## DATA LISTING
:::

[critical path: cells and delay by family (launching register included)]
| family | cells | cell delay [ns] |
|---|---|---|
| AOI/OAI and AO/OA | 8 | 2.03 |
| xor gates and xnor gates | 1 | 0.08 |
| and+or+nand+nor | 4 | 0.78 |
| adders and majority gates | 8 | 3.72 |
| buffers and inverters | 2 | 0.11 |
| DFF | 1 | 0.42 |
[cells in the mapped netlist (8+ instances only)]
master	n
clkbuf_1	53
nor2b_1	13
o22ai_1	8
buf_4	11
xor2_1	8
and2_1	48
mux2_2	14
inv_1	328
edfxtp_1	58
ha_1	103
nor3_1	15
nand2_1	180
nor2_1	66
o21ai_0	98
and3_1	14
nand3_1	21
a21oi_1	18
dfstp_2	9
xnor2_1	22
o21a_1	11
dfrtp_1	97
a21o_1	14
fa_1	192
### src/hw/rtl/api_frame_receiver_top_defines.svh
// Assertion macros shared by the frame receiver RTL.
// Expects clk and arst_n in the scope of each use.
`ifndef API_FRAME_RECEIVER_TOP_DEFINES_SVH
`define API_FRAME_RECEIVER_TOP_DEFINES_SVH

// Same-cycle implication, checked outside reset.
`define AFR_ASSERT_NOW(label, ante, cons, msg) \
	label: assert property (@(posedge clk) disable iff (!arst_n) (ante) |-> (cons)) \
		else $error(msg);

// Next-cycle implication, checked outside reset.
`define AFR_ASSERT_NEXT(label, ante, cons, msg) \
	label: assert property (@(posedge clk) disable iff (!arst_n) (ante) |=> (cons)) \
		else $error(msg);

`endif

### src/hw/rtl/afr_pkg.sv
// Package for the frame receiver: sizes, framing constants and shared types.
// No dependencies.
package afr_pkg;

	localparam int BUF_SIZE        = 256;
	localparam int MIN_FRAME_BYTES = 5;

	localparam int BYTE_W = 8;
	localparam int TIME_W = 32;
	localparam int TMO_W  = 16;
	localparam int LEN_W  = 16;
	localparam int CNT_W  = $clog2(BUF_SIZE + 1);
	// width for comparing the byte count against length + 4
	localparam int CMP_W  = (CNT_W > LEN_W + 1) ? CNT_W : LEN_W + 1;

	localparam logic [BYTE_W-1:0] START_BYTE  = 8'h7E;
	localparam logic [TMO_W-1:0]  TMO_RESET   = 16'd100;
	localparam int                HDR_BYTES   = 4;

	typedef enum logic [1:0] {
		ST_NONE = 2'd0,
		ST_DROP = 2'd1,
		ST_DONE = 2'd2
	} status_t;

	typedef struct packed {
		status_t           status;
		logic [BYTE_W-1:0] frame_type;
		logic [LEN_W-1:0]  frame_length;
	} res_t;

endpackage
===== src/hdl/apt_pkg.sv =====
// Package for the animation progress tracker: formats, command codes and sequencer states.
`timescale 1ns / 1ps

package apt_pkg;

	localparam int FRAC_BITS_DEF = 16;

	// iteration position: signed, 48 bits
	localparam int POS_W = 48;
	// quotient bits produced by the divider; larger quotients saturate
	localparam int Q_W = 48;

	localparam logic signed [POS_W-1:0] POS_MAX = {1'b0, {(POS_W-1){1'b1}}};
	localparam logic signed [POS_W-1:0] POS_MIN = {1'b1, {(POS_W-1){1'b0}}};

	localparam logic [16:0] ONE_Q16 = 17'h10000;

	localparam logic [31:0] DURATION_RST  = 32'd0;
	localparam logic [31:0] DELAY_RST     = 32'd0;
	localparam logic [31:0] COUNT_RST     = 32'd65536;
	localparam logic [15:0] SLOWDOWN_RST  = 16'd256;

	typedef enum logic [1:0] {
		CMD_START   = 2'd0,
		CMD_FINISH  = 2'd1,
		CMD_ADVANCE = 2'd2,
		CMD_SKIP    = 2'd3
	} cmd_t;

	typedef enum logic [1:0] {
		REG_DURATION = 2'd0,
		REG_DELAY    = 2'd1,
		REG_COUNT    = 2'd2,
		REG_SLOWDOWN = 2'd3
	} reg_idx_t;

	typedef enum logic [1:0] {
		PH_BEFORE = 2'd0,
		PH_DURING = 2'd1,
		PH_AFTER  = 2'd2
	} phase_t;

	typedef enum logic [9:0] {
		ST_IDLE  = 10'b00_0000_0001,
		ST_MUL   = 10'b00_0000_0010,
		ST_DINIT = 10'b00_0000_0100,
		ST_DIV   = 10'b00_0000_1000,
		ST_APPLY = 10'b00_0001_0000,
		ST_EVAL  = 10'b00_0010_0000,
		ST_PROG  = 10'b00_0100_0000,
		ST_SQ    = 10'b00_1000_0000,
		ST_CUBE  = 10'b01_0000_0000,
		ST_DONE  = 10'b10_0000_0000
	} state_t;

endpackage


===== src/hdl/animation_progress_tracker.sv =====
// Animation progress tracker: frame timestamps in, phase, iteration, progress and ease out.
`timescale 1ns / 1ps

// Each input transaction carries a command (start, finish, advance, skip) in tuser and a
// frame timestamp in microseconds plus a reverse flag in tdata; each one yields exactly one
// output transaction describing the tracker after the command. A start latches duration and
// iteration count and places the position at minus delay over duration; an advance adds the
// elapsed time scaled by slowdown and duration; the first frame after a start and every skip
// only record the time; a timestamp earlier than the last is dropped and flagged. One item is
// handled at a time and s_axis_tready is high only while the sequencer is idle. Start and a
// real advance run a restoring divider at one quotient bit per cycle over 48 bits; an advance
// first takes an extra step for the slowdown times duration product, and a quotient that
// saturates skips the bit loop. Finish, skip, a stopped tracker, a backward frame and a
// frame that only records its time bypass the divider and go straight to evaluation. A
// single 34x17 multiplier is shared by the divisor product
// and the two steps of the ease-out cube. The result sits in an output register, so the next
// command is taken while the previous result still waits on m_axis_tready; a new result that
// finds that register still full holds the sequencer until m_axis_tready frees it.
// Configuration writes are meant for idle periods only.
module animation_progress_tracker
	import apt_pkg::*;
#(
	parameter int FRAC_BITS = FRAC_BITS_DEF
) (
	input  logic        clk,
	input  logic        arst_n,
	// configuration write port
	input  logic        cfg_we,
	input  logic [1:0]  cfg_index,
	input  logic [31:0] cfg_data,
	// input stream
	input  logic        s_axis_tvalid,
	output logic        s_axis_tready,
	input  logic [71:0] s_axis_tdata,   // timestamp_us[63:0], reversed[64], zero pad
	input  logic [1:0]  s_axis_tuser,   // cmd[1:0]
	// result stream
	output logic        m_axis_tvalid,
	input  logic        m_axis_tready,
	output logic [87:0] m_axis_tdata    // phase[1:0], iteration_q16[33:2], cycle_index[49:34],
	                                    // progress_q16[66:50], eased_q16[83:67],
	                                    // went_backwards[84], zero pad
);

	// numerator shift of the advance step, numerator width
	localparam int SHIFT  = 8 + FRAC_BITS;
	localparam int NUM_W  = 64 + SHIFT;
	localparam int CNT_W  = $clog2(Q_W);
	localparam int SH_R   = (FRAC_BITS >= 16) ? FRAC_BITS - 16 : 0;
	localparam int SH_L   = (FRAC_BITS < 16) ? 16 - FRAC_BITS : 0;

	// configuration registers
	logic [31:0] duration_q;
	logic [31:0] delay_q;
	logic [31:0] count_q;
	logic [15:0] slowdown_q;

	// tracker state
	logic                    running_q;
	logic [63:0]             last_time_q;
	logic signed [POS_W-1:0] pos_q;
	logic [31:0]             lat_duration_q;
	logic [31:0]             lat_count_q;

	state_t state_q;

	// per-item working registers
	cmd_t              cmd_q;
	logic              rev_q;
	logic              back_q;
	logic [63:0]       ft_q;
	logic [NUM_W-1:0]  num_q;
	logic [Q_W-1:0]    den_q;
	logic [Q_W-1:0]    rem_q;
	logic [Q_W-1:0]    quo_q;
	logic              ovf_q;
	logic [CNT_W-1:0]  cnt_q;
	phase_t            phase_q;
	logic [31:0]       it_q;
	logic [15:0]       cyc_q;
	logic [16:0]       prog_q;
	logic [16:0]       m_q;
	logic [33:0]       m2_q;
	logic [48:0]       cube_q;

	logic [87:0] out_data_q;
	logic        out_valid_q;

	// input fields
	cmd_t        in_cmd;
	logic [63:0] in_ft;
	logic        in_rev;
	logic        in_acc;

	assign in_cmd = cmd_t'(s_axis_tuser);
	assign in_ft  = s_axis_tdata[63:0];
	assign in_rev = s_axis_tdata[64];

	assign s_axis_tready = (state_q == ST_IDLE);
	assign in_acc        = s_axis_tvalid && s_axis_tready;

	// timestamp difference; the borrow marks a frame that went backwards
	logic [64:0] dt_full;
	assign dt_full = {1'b0, in_ft} - {1'b0, last_time_q};

	// start offset operands
	logic        dly_neg;
	logic [31:0] dly_mag;
	logic [31:0] dur_max;
	logic [31:0] lat_dur_max;
	logic [15:0] sd_max;

	assign dly_neg     = delay_q[31];
	assign dly_mag     = dly_neg ? (32'd0 - delay_q) : delay_q;
	assign dur_max     = (duration_q == 32'd0) ? 32'd1 : duration_q;
	assign lat_dur_max = (lat_duration_q == 32'd0) ? 32'd1 : lat_duration_q;
	assign sd_max      = (slowdown_q == 16'd0) ? 16'd1 : slowdown_q;

	// shared multiplier
	logic [33:0] mul_a;
	logic [16:0] mul_b;
	logic [50:0] prod;

	always_comb begin
		unique case (state_q)
			ST_MUL: begin
				mul_a = {2'b00, lat_dur_max};
				mul_b = {1'b0, sd_max};
			end
			ST_SQ: begin
				mul_a = {17'd0, m_q};
				mul_b = m_q;
			end
			ST_CUBE: begin
				mul_a = m2_q;
				mul_b = m_q;
			end
			default: begin
				mul_a = '0;
				mul_b = '0;
			end
		endcase
	end

	assign prod = 51'(mul_a) * 51'(mul_b);

	// divider step: bring down the next numerator bit, subtract when it fits
	logic [Q_W-1:0] num_hi;
	logic [Q_W:0]   rem_sh;
	logic           rem_fit;

	assign num_hi  = Q_W'(num_q[NUM_W-1:Q_W]);
	assign rem_sh  = {rem_q, num_q[Q_W-1]};
	assign rem_fit = rem_sh >= {1'b0, den_q};

	// position update
	logic                    q_big;
	logic signed [POS_W-1:0] start_pos;
	logic [Q_W:0]            delta;
	logic signed [POS_W+1:0] pos_sum;
	logic signed [POS_W-1:0] adv_pos;

	assign q_big     = ovf_q || quo_q[Q_W-1];
	assign start_pos = cmd_q == CMD_START && dly_neg
		? (q_big ? POS_MAX : POS_W'(quo_q))
		: (q_big ? POS_MIN : POS_W'(0 - quo_q));
	assign delta     = ovf_q ? {1'b1, {Q_W{1'b0}}} : {1'b0, quo_q};
	assign pos_sum   = {{2{pos_q[POS_W-1]}}, pos_q} + $signed({1'b0, delta});
	assign adv_pos   = (!pos_sum[POS_W+1] && pos_sum[POS_W:POS_W-1] != 2'b00)
		? POS_MAX : pos_sum[POS_W-1:0];

	// phase and clamped iteration
	logic [63:0] pos_cmp;
	logic [63:0] cnt_cmp;
	logic [63:0] pos_ext;
	logic [63:0] it_full;

	assign pos_cmp = {pos_q, 16'd0};
	assign cnt_cmp = {32'd0, lat_count_q} << FRAC_BITS;
	assign pos_ext = {16'd0, pos_q};
	assign it_full = (pos_ext >> SH_R) << SH_L;

	// cycle index and progress
	logic [31:0] it_m1;
	logic [16:0] prog_raw;

	assign it_m1    = it_q - 32'd1;
	assign prog_raw = (it_q == 32'd0) ? 17'd0 : ({1'b0, it_m1[15:0]} + 17'd1);

	// rounded cube for the ease out
	logic [48:0] cube_rnd;
	logic [16:0] eased;
	logic        out_load;

	assign cube_rnd = cube_q + 49'h0_8000_0000;
	assign eased    = ONE_Q16 - cube_rnd[48:32];
	assign out_load = (state_q == ST_DONE) && (!out_valid_q || m_axis_tready);

	// configuration registers
	always_ff @(posedge clk or negedge arst_n) begin
		if (!arst_n) begin
			duration_q <= DURATION_RST;
			delay_q    <= DELAY_RST;
			count_q    <= COUNT_RST;
			slowdown_q <= SLOWDOWN_RST;
		end else if (cfg_we) begin
			unique case (reg_idx_t'(cfg_index))
				REG_DURATION: duration_q <= cfg_data;
				REG_DELAY:    delay_q    <= cfg_data;
				REG_COUNT:    count_q    <= cfg_data;
				REG_SLOWDOWN: slowdown_q <= cfg_data[15:0];
				default: ;
			endcase
		end
	end

	// sequencer and tracker state
	always_ff @(posedge clk or negedge arst_n) begin
		if (!arst_n) begin
			state_q        <= ST_IDLE;
			running_q      <= 1'b0;
			last_time_q    <= 64'd0;
			pos_q          <= '0;
			lat_duration_q <= 32'd0;
			lat_count_q    <= 32'd0;
			cnt_q          <= '0;
			out_valid_q    <= 1'b0;
		end else begin
			if (out_load) begin
				out_valid_q <= 1'b1;
			end else if (m_axis_tready) begin
				out_valid_q <= 1'b0;
			end

			unique case (state_q)
				ST_IDLE: begin
					if (in_acc) begin
						case (in_cmd)
							CMD_START: begin
								running_q      <= 1'b1;
								last_time_q    <= 64'd0;
								lat_duration_q <= duration_q;
								lat_count_q    <= count_q;
								state_q        <= ST_DINIT;
							end
							CMD_FINISH: begin
								running_q <= 1'b0;
								state_q   <= ST_EVAL;
							end
							default: begin
								// advance or skip
								if (!running_q) begin
									state_q <= ST_EVAL;
								end else if (in_cmd == CMD_SKIP || last_time_q == 64'd0) begin
									last_time_q <= in_ft;
									state_q     <= ST_EVAL;
								end else if (dt_full[64]) begin
									state_q <= ST_EVAL;
								end else begin
									state_q <= ST_MUL;
								end
							end
						endcase
					end
				end
				ST_MUL: begin
					state_q <= ST_DINIT;
				end
				ST_DINIT: begin
					cnt_q <= CNT_W'(Q_W - 1);
					// a quotient of 2^48 or more saturates; skip the bit loop
					state_q <= (num_hi >= den_q) ? ST_APPLY : ST_DIV;
				end
				ST_DIV: begin
					if (cnt_q == '0) begin
						state_q <= ST_APPLY;
					end else begin
						cnt_q <= cnt_q - CNT_W'(1);
					end
				end
				ST_APPLY: begin
					if (cmd_q == CMD_START) begin
						pos_q <= start_pos;
					end else begin
						pos_q       <= adv_pos;
						last_time_q <= ft_q;
					end
					state_q <= ST_EVAL;
				end
				ST_EVAL: begin
					state_q <= ST_PROG;
				end
				ST_PROG: begin
					state_q <= ST_SQ;
				end
				ST_SQ: begin
					state_q <= ST_CUBE;
				end
				ST_CUBE: begin
					state_q <= ST_DONE;
				end
				ST_DONE: begin
					if (out_load) begin
						state_q <= ST_IDLE;
					end
				end
				default: begin
					state_q <= ST_IDLE;
				end
			endcase
		end
	end

	// working registers, no reset needed
	always_ff @(posedge clk) begin
		unique case (state_q)
			ST_IDLE: begin
				if (in_acc) begin
					cmd_q  <= in_cmd;
					rev_q  <= in_rev;
					ft_q   <= in_ft;
					back_q <= (in_cmd == CMD_ADVANCE) && running_q &&
						(last_time_q != 64'd0) && dt_full[64];
					if (in_cmd == CMD_START) begin
						num_q <= {{(NUM_W-32){1'b0}}, dly_mag} << FRAC_BITS;
						den_q <= Q_W'(dur_max);
					end else begin
						num_q <= {dt_full[63:0], {SHIFT{1'b0}}};
					end
				end
			end
			ST_MUL: begin
				den_q <= prod[Q_W-1:0];
			end
			ST_DINIT: begin
				ovf_q <= num_hi >= den_q;
				rem_q <= num_hi;
				quo_q <= '0;
			end
			ST_DIV: begin
				rem_q <= rem_fit ? (rem_sh[Q_W-1:0] - den_q) : rem_sh[Q_W-1:0];
				quo_q <= {quo_q[Q_W-2:0], rem_fit};
				num_q <= num_q << 1;
			end
			ST_EVAL: begin
				if (!running_q) begin
					phase_q <= PH_AFTER;
					it_q    <= 32'(ONE_Q16);
				end else if (pos_q[POS_W-1]) begin
					phase_q <= PH_BEFORE;
					it_q    <= 32'd0;
				end else if (pos_cmp > cnt_cmp) begin
					phase_q <= PH_AFTER;
					it_q    <= lat_count_q;
				end else begin
					phase_q <= PH_DURING;
					it_q    <= it_full[31:0];
				end
			end
			ST_PROG: begin
				cyc_q  <= (it_q == 32'd0) ? 16'd0 : it_m1[31:16];
				prog_q <= rev_q ? (ONE_Q16 - prog_raw) : prog_raw;
				m_q    <= rev_q ? prog_raw : (ONE_Q16 - prog_raw);
			end
			ST_SQ: begin
				m2_q <= prod[33:0];
			end
			ST_CUBE: begin
				cube_q <= prod[48:0];
			end
			ST_DONE: begin
				if (out_load) begin
					out_data_q <= {3'd0, back_q, eased, prog_q, cyc_q, it_q, phase_q};
				end
			end
			default: ;
		endcase
	end

	assign m_axis_tvalid = out_valid_q;
	assign m_axis_tdata  = out_data_q;

endmodule

===== config.mk =====
export PLATFORM = sky130hd
export DESIGN_NAME = animation_progress_tracker
export DESIGN_NICKNAME = d
export VERILOG_FILES = /design/src/hdl/apt_pkg.sv /design/src/hdl/animation_progress_tracker.sv
export SDC_FILE = /design/constraint.sdc
export NUM_CORES = 2
export LEC_CHECK = 0
export ABC_AREA = 1
export BUFFER_PORTS_ARGS = -buffer_cell sky130_fd_sc_hd__buf_2
export CAP_MARGIN = 20
export CORE_ASPECT_RATIO = 1.4
export CORE_MARGIN = 2
export CORE_UTILIZATION = 65
export CTS_CLUSTER_SIZE = 25
export DETAILED_ROUTE_END_ITERATION = 8
export PLACE_DENSITY = 0.83
export SLEW_MARGIN = 0
export SYNTH_ARGS = -nofsm -noshare
export SYNTH_HDL_FRONTEND = slang
export SYNTH_SLANG_ARGS = --single-unit

===== constraint.sdc =====
create_clock -name clk -period 8.9 [get_ports clk]
set_input_delay 0.445 -clock clk [delete_from_list [all_inputs] [get_ports clk]]
set_output_delay 0.445 -clock clk [all_outputs]
set_load 0.01 [all_outputs]

==> flow_summary.json <==
{
  "stdcell_count": 10368,
  "final_area_sq_um": 74560,
  "power_per_cell_area_nw_per_um2": 203.3,
  "clock_latency_ps": 700,
  "avgRoutedWirePerCell_um": 21.74,
  "die_area_sq_um": 107800,
  "synth_area_sq_um": 68330,
  "cts_tree": "yes",
  "skew_ps": 56.48,
  "cpMaxStageDelayCell": "fa_1",
  "port_buffers": 192,
  "num_io_pins": 203,
  "drtIter0Drc": 6300,
  "routabilityCongestion": 1.018,
  "maxCapViolations": 0,
  "antenna_left": 0,
  "fin_setup_tns_ps": 0,
  "async_flop_share": 0.3773,
  "post-route-period-util": 0.9547,
  "critPathMaxFanout": 36,
  "synthXorXnorAreaFrac": 0.02574,
  "hold_violations": 0,
  "vias_per_cell": 6.017,
  "synth.distinct_cells": 72,
  "report.final.slew_viol_count": 0,
  "whs_ps": 27.34,
  "area_growth_pct": 9.110,
  "cp-end-kind": "register",
  "overflow": 0,
  "dp.cells": 10146,
  "cts_buffer_depth": 3,
  "synth_fa_ha_area_frac": 0.2059,
  "fp.dieW_um": 278.0,
  "antenna_found_initial": 5,
  "rsz0062_at_grt": "no",
  "start_util": 0.6556,
  "cts_made_buffers": 79,
  "status": "complete, no violations",
  "detailedRoute.firstPassIterationCount": 7,
  "synth_top_family_by_area": "simple AND/OR/NAND/NOR gates",
  "route.detailed.drc": 0,
  "start_kind": "register",
  "syn_inst": 8731,
  "cp.arrival_ps": 9010,
  "max_freq_ghz": 0.1177,
  "coreArea_sq_um": 104200,
  "synth_seq_area_share": 0.3340,
  "synth-simple-area-share": 0.2152,
  "synth.top_cells.by_area": "edfxtp_1 22%, fa_1 14%, dfrtp_1 11%, nand2_1 11%, inv_1 8.5%",
  "fp-row-count": 140,
  "first_global_vias": 63560,
  "synth_compound_area_frac": 0.1160,
  "synth_edf_count": 505,
  "p_total_mw": 15.16,
  "drive_above_1_share": 0.06520,
  "yosys.area.top_type": "edfxtp_1",
  "dp_hpwl_um": 172400,
  "avgSynthCellArea_sq_um": 7.826,
  "die_y_um": 387.6,
  "relSlewSlack": 0.2438,
  "grt_usage": 0.4171,
  "post_dp_cell_area_sq_um": 71070,
  "clk_pin_slew_worst_paths_ps": 70,
  "max_stage_delay_ps": 750,
  "synth_warnings": 0,
  "path_class": "reg2reg",
  "ys.flop_type": "edfxtp_1",
  "ir_worst_vdd_mv": 0.2093,
  "layout_common_cells": "1939 x nand2_1, 1543 x inv_1, 1080 x nor2_1",
  "htree_num_levels": 3,
  "grt_pass1_wl_um": 346400,
  "synth_mux_area_frac": 0.0004944,
  "leakage_nw": 35.28,
  "cts_sinks": 811,
  "wirelength_um": 225400,
  "synth-seq-cells": 811,
  "layout.nets": 9900,
  "cts_root_buffer": "clkbuf_16",
  "final.min_clock_period_ps": 8497,
  "setup_viol": 0,
  "vias": 62380,
  "synth_top_area_share": 0.2219,
  "crit_top_cell": "inv_1",
  "grt_max_degree": 117,
  "layout_commonest_cell": "nand2_1",
  "worstMarginPinSlew_ps": 1124,
  "hold_path_class": "in2reg",
  "critPathRequiredTime_ps": 9420
}
[critical path: cells and delay by family (launching register included)]
kind	cells	cell delay [ps]
and+or+nand+nor	11	2180
AOI/OAI and AO/OA	2	470
buffers and inverters	10	1720
DFF	1	380
xor gates and xnor gates	1	210
adders and majority gates	7	3340
[flip-flops by register name (all words and copies together), names as in the netlist, 2 cells and up]
| name | flops |
|---|---|
| cube_q | 18 |
| m_q | 16 |
| last_time_q | 64 |
| m2_q | 34 |
| delay_q | 32 |
| cnt_q | 6 |
| cyc_q | 16 |
| m_axis_tdata | 85 |
| pos_q | 48 |
| lat_duration_q | 32 |
| count_q | 32 |
| cmd_q | 2 |
| num_q | 72 |
| duration_q | 32 |
| phase_q | 2 |
| rem_q | 48 |
| it_q | 32 |
| ft_q | 64 |
| quo_q | 48 |
| state_q | 10 |
| lat_count_q | 32 |
| slowdown_q | 16 |
| prog_q | 17 |
| den_q | 48 |
[metal layers]
layer | global-route usage | part of all wire | wire length (um) | up-vias
li1 | - | - | - | 28292
met1 | 0.4765 | 0.34 | 77200 | 29538
met2 | 0.7026 | 0.48 | 107900 | 3505
met3 | 0.07916 | 0.092 | 20680 | 1037
met4 | 0.2984 | 0.087 | 19520 | 8
met5 | 0.0008997 | 0.00023 | 51 | -
[path summary, 6_finish.rpt]
check,end,cells past startpoint,start,slack [ps]
min in group asynchronous,lat_count_q[11],2,arst_n,460
max in group asynchronous,last_time_q[61],4,arst_n,6290
worst min-delay path,ft_q[1],1,s_axis_tdata[1],30
worst min register to register,m_axis_tdata[53],0,prog_q[3],420
worst max-delay path,den_q[45],31,state_q[7],400
worst max register to register,den_q[45],31,state_q[7],400
[synth_stat cells (all sizes together) (83+ instances only)]
cell / number
clkbuf: 177
edfxtp: 505
nand2: 1959
xor2: 113
ha: 355
nor2: 1105
nand4: 83
xnor2: 87
fa: 481
o21ai: 592
inv: 1567
dfrtp: 303
nand3: 271
a21oi: 568
[logic make-up (layout without fill, tap and decap cells)]
logic type | count (synthesis) | after routing
other | 1 | 4
and+or+nand+nor | 3608 | 3608
xor gates and xnor gates | 200 | 200
muxes | 3 | 3
adders and majority gates | 836 | 836
AOI/OAI and AO/OA | 1441 | 1441
buffers and inverters | 1831 | 2116
DFF | 811 | 811
[power breakdown]
group	internal (mW)	leakage (nW)	switching (mW)	total (mW)
Clock	1.88	1.29	1.61	3.49
Sequential	5.19	8.66	0.725	5.92
Combinational	1.76	25.3	3.98	5.75
[cell type report]
class                   instances  area [sq um]
clock inverters                47         501.7
well taps                    1349          1688
repair buffers                396          2808
inverters                    1572          5917
fillers                      8247         29670
multi-input cells            6091         38650
diodes                          1         2.502
clock buffers                 101          2161
flip-flops and latches        811         22830
[what timing repair did]
item	4_1_cts	5_1_grt
hold buffers	66	0
buffers inserted	0	1
resized for setup	0	9
setup endpoints to repair	0	24
endpoints found under the hold margin	177	0
[stage by stage]
step	setup WS, ps	util
floorplan	1374	-
global placement	544.5	0.6819
detailed placement	425.5	0.6819
CTS	394.1	0.7138
global route	41.07	0.7153
finish	403.0	0.7153
(Power assumes the default switching activity.)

:::

## WORK INSTRUCTIONS
Out of the data above, set down the lines from the one with "and sequencer states." to the one with "localparam logic signed [POS_W-1:0] POS_MIN", both included, exactly as written and with no additions.

## ANSWER BELOW
// Package for the animation progress tracker: formats, command codes and sequencer states.
`timescale 1ns / 1ps

package apt_pkg;

	localparam int FRAC_BITS_DEF = 16;

	// iteration position: signed, 48 bits
	localparam int POS_W = 48;
	// quotient bits produced by the divider; larger quotients saturate
	localparam int Q_W = 48;

	localparam logic signed [POS_W-1:0] POS_MAX = {1'b0, {(POS_W-1){1'b1}}};
	localparam logic signed [POS_W-1:0] POS_MIN = {1'b1, {(POS_W-1){1'b0}}};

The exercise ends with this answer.